_What this task involves_
Go over the material below and report every line that contains the word "through".

_Data to examine_
`src/rtl/core/bstk_pkg.sv`:
```
// shared types and constants of the bounded stack with sort
package bstk_pkg;

  localparam int unsigned DEPTH  = 16;
  localparam int unsigned WORD_W = 32;
  localparam int unsigned IDX_W  = (DEPTH > 1) ? $clog2(DEPTH) : 1;
  localparam int unsigned CNT_W  = $clog2(DEPTH + 1);

  typedef logic signed [WORD_W-1:0] word_t;

  typedef enum logic [1:0] {
    OP_PUSH = 2'd0,
    OP_POP  = 2'd1,
    OP_VIEW = 2'd2,
    OP_SORT = 2'd3
  } op_e;

  typedef enum logic [1:0] {
    ST_OK    = 2'd0,
    ST_EMPTY = 2'd1,
    ST_FULL  = 2'd2
  } status_e;

  typedef enum logic [2:0] {
    S_IDLE,
    S_POP,
    S_VIEW,
    S_VIEW_END,
    S_SORT_RD,
    S_SORT_V,
    S_SORT_CMP,
    S_SORT_PUT
  } state_e;

  typedef struct packed {
    op_e   op;
    word_t push_value;
  } in_t;

  typedef struct packed {
    status_e status;
    word_t   word;
    logic    last;
  } out_t;

  typedef struct packed {
    logic             we;
    logic [IDX_W-1:0] waddr;
    word_t            wdata;
    logic [IDX_W-1:0] raddr;
  } mem_req_t;

endpackage

```
`src/rtl/core/bstk_ram.sv`:
```
// entry memory: one write port, one read port, registered read data
module bstk_ram (
  input  logic              clk_i,
  input  bstk_pkg::mem_req_t req_i,
  output bstk_pkg::word_t   rdata_o
);
  import bstk_pkg::*;

  word_t mem_q [DEPTH];
  word_t rdata_q;

  always_ff @(posedge clk_i) begin
    if (req_i.we) begin
      mem_q[req_i.waddr] <= req_i.wdata;
    end
    rdata_q <= mem_q[req_i.raddr];
  end

  assign rdata_o = rdata_q;

endmodule

```
`src/rtl/core/bstk_ctrl.sv`:
```
// stack sequencer: push, pop, view walk and insertion sort over the entry memory
module bstk_ctrl (
  input  logic               clk_i,
  input  logic               rst_ni,
  input  logic               start,
  output logic               busy,
  input  bstk_pkg::in_t      item_i,
  output logic               valid_o,
  output bstk_pkg::out_t     result_o,
  output bstk_pkg::mem_req_t mem_req_o,
  input  bstk_pkg::word_t    rdata_i
);
  import bstk_pkg::*;

  state_e           state_q, state_d;
  logic [CNT_W-1:0] cnt_q, cnt_d;
  logic [CNT_W-1:0] ptr_q, ptr_d;
  logic [IDX_W-1:0] j_q, j_d;
  word_t            v_q, v_d;
  logic             pend_q, pend_d;
  logic             pend_last_q, pend_last_d;
  logic             valid_q, valid_d;
  out_t             res_q, res_d;

  logic             accept;
  logic             full;
  logic             empty;
  logic             greater;
  logic             sort_end;
  logic [CNT_W-1:0] ptr_inc;
  logic [IDX_W-1:0] ptr_idx;
  logic [IDX_W-1:0] top_idx;

  assign busy     = (state_q != S_IDLE);
  assign accept   = start && !busy;
  assign full     = (cnt_q == CNT_W'(DEPTH));
  assign empty    = (cnt_q == '0);
  assign greater  = (rdata_i > v_q);
  assign ptr_inc  = ptr_q + CNT_W'(1);
  assign sort_end = (ptr_inc >= cnt_q);
  assign ptr_idx  = ptr_q[IDX_W-1:0];
  assign top_idx  = IDX_W'(cnt_q - CNT_W'(1));

  // next state
  always_comb begin
    state_d = state_q;
    case (state_q)
      S_IDLE: begin
        if (accept) begin
          case (item_i.op)
            OP_POP:  if (!empty) state_d = S_POP;
            OP_VIEW: if (!empty) state_d = S_VIEW;
            OP_SORT: if (cnt_q > CNT_W'(1)) state_d = S_SORT_RD;
            default: state_d = S_IDLE;
          endcase
        end
      end
      S_POP:      state_d = S_IDLE;
      S_VIEW:     if (ptr_q == '0) state_d = S_VIEW_END;
      S_VIEW_END: state_d = S_IDLE;
      S_SORT_RD:  state_d = S_SORT_V;
      S_SORT_V:   state_d = S_SORT_CMP;
      S_SORT_CMP: begin
        if (greater) begin
          if (j_q == IDX_W'(1)) state_d = S_SORT_PUT;
        end else begin
          state_d = sort_end ? S_IDLE : S_SORT_RD;
        end
      end
      S_SORT_PUT: state_d = sort_end ? S_IDLE : S_SORT_RD;
      default:    state_d = S_IDLE;
    endcase
  end

  // datapath and memory requests
  always_comb begin
    cnt_d       = cnt_q;
    ptr_d       = ptr_q;
    j_d         = j_q;
    v_d         = v_q;
    pend_d      = 1'b0;
    pend_last_d = 1'b0;
    valid_d     = 1'b0;
    res_d       = res_q;
    mem_req_o   = '0;

    case (state_q)
      S_IDLE: begin
        if (accept) begin
          case (item_i.op)
            OP_PUSH: begin
              valid_d = 1'b1;
              if (full) begin
                res_d = '{status: ST_FULL, word: '0, last: 1'b1};
              end else begin
                mem_req_o.we    = 1'b1;
                mem_req_o.waddr = cnt_q[IDX_W-1:0];
                mem_req_o.wdata = item_i.push_value;
                cnt_d           = cnt_q + CNT_W'(1);
                res_d           = '{status: ST_OK, word: '0, last: 1'b1};
              end
            end
            OP_POP: begin
              if (empty) begin
                valid_d = 1'b1;
                res_d   = '{status: ST_EMPTY, word: '0, last: 1'b1};
              end else begin
                mem_req_o.raddr = top_idx;
                cnt_d           = cnt_q - CNT_W'(1);
              end
            end
            OP_VIEW: begin
              if (empty) begin
                valid_d = 1'b1;
                res_d   = '{status: ST_EMPTY, word: '0, last: 1'b1};
              end else begin
                ptr_d = cnt_q - CNT_W'(1);
              end
            end
            OP_SORT: begin
              if (empty) begin
                valid_d = 1'b1;
                res_d   = '{status: ST_EMPTY, word: '0, last: 1'b1};
              end else if (cnt_q == CNT_W'(1)) begin
                valid_d = 1'b1;
                res_d   = '{status: ST_OK, word: '0, last: 1'b1};
              end else begin
                ptr_d = CNT_W'(1);
              end
            end
            default: valid_d = 1'b0;
          endcase
        end
      end
      S_POP: begin
        valid_d = 1'b1;
        res_d   = '{status: ST_OK, word: rdata_i, last: 1'b1};
      end
      S_VIEW: begin
        mem_req_o.raddr = ptr_idx;
        pend_d          = 1'b1;
        pend_last_d     = (ptr_q == '0);
        if (ptr_q != '0) ptr_d = ptr_q - CNT_W'(1);
      end
      S_SORT_RD: begin
        mem_req_o.raddr = ptr_idx;
      end
      S_SORT_V: begin
        v_d             = rdata_i;
        j_d             = ptr_idx;
        mem_req_o.raddr = ptr_idx - IDX_W'(1);
      end
      S_SORT_CMP: begin
        mem_req_o.we = 1'b1;
        if (greater) begin
          mem_req_o.waddr = j_q;
          mem_req_o.wdata = rdata_i;
          mem_req_o.raddr = j_q - IDX_W'(2);
          j_d             = j_q - IDX_W'(1);
        end else begin
          mem_req_o.waddr = j_q;
          mem_req_o.wdata = v_q;
          ptr_d           = ptr_inc;
          if (sort_end) begin
            valid_d = 1'b1;
            res_d   = '{status: ST_OK, word: '0, last: 1'b1};
          end
        end
      end
      S_SORT_PUT: begin
        mem_req_o.we    = 1'b1;
        mem_req_o.waddr = j_q;
        mem_req_o.wdata = v_q;
        ptr_d           = ptr_inc;
        if (sort_end) begin
          valid_d = 1'b1;
          res_d   = '{status: ST_OK, word: '0, last: 1'b1};
        end
      end
      default: valid_d = 1'b0;
    endcase

    // view data returns in the cycle after its read
    if (pend_q) begin
      valid_d = 1'b1;
      res_d   = '{status: ST_OK, word: rdata_i, last: pend_last_q};
    end
  end

  always_ff @(posedge clk_i or negedge rst_ni) begin
    if (!rst_ni) begin
      state_q     <= S_IDLE;
      cnt_q       <= '0;
      ptr_q       <= '0;
      j_q         <= '0;
      pend_q      <= 1'b0;
      pend_last_q <= 1'b0;
      valid_q     <= 1'b0;
    end else begin
      state_q     <= state_d;
      cnt_q       <= cnt_d;
      ptr_q       <= ptr_d;
      j_q         <= j_d;
      pend_q      <= pend_d;
      pend_last_q <= pend_last_d;
      valid_q     <= valid_d;
    end
  end

  always_ff @(posedge clk_i) begin
    v_q   <= v_d;
    res_q <= res_d;
  end

  assign valid_o  = valid_q;
  assign result_o = res_q;

endmodule

```
`src/rtl/core/bounded_stack_with_sort.sv`:
```
// top level of the bounded stack with in-place descending sort
//
// Input channel: an item (op, push_value) transfers at a rising edge with start
// high and busy low. Results leave on result_o, each valid for exactly one
// cycle with valid_o high; the receiver takes every result and cannot stall.
// Behaviour per operation:
//   push, and any operation on an empty stack: busy stays low
//   pop: busy in S_POP, where the read data of the top entry arrives
//   view of n entries: one result per cycle, top first, last set on the
//     bottom entry; busy through S_VIEW and S_VIEW_END
//   sort of n entries: insertion sort through the single-write entry memory;
//     per entry S_SORT_RD and S_SORT_V read it, S_SORT_CMP shifts each larger
//     entry up one place, S_SORT_PUT or the last compare writes the entry
// The stored words sit in a memory with registered read data; every step that
// needs an entry issues its read address in the state before.
// Reset empties the stack at once; no clearing pass, the words are never
// read before they are written.
module bounded_stack_with_sort (
  input  logic           clk_i,
  input  logic           rst_ni,
  input  logic           start,
  output logic           busy,
  input  bstk_pkg::in_t  item_i,
  output logic           valid_o,
  output bstk_pkg::out_t result_o
);
  import bstk_pkg::*;

  mem_req_t mem_req;
  word_t    rdata;

  bstk_ctrl u_ctrl (
    .clk_i     (clk_i),
    .rst_ni    (rst_ni),
    .start     (start),
    .busy      (busy),
    .item_i    (item_i),
    .valid_o   (valid_o),
    .result_o  (result_o),
    .mem_req_o (mem_req),
    .rdata_i   (rdata)
  );

  bstk_ram u_ram (
    .clk_i   (clk_i),
    .req_i   (mem_req),
    .rdata_o (rdata)
  );

endmodule

```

_Task response_
//     bottom entry; busy through S_VIEW and S_VIEW_END
//   sort of n entries: insertion sort through the single-write entry memory;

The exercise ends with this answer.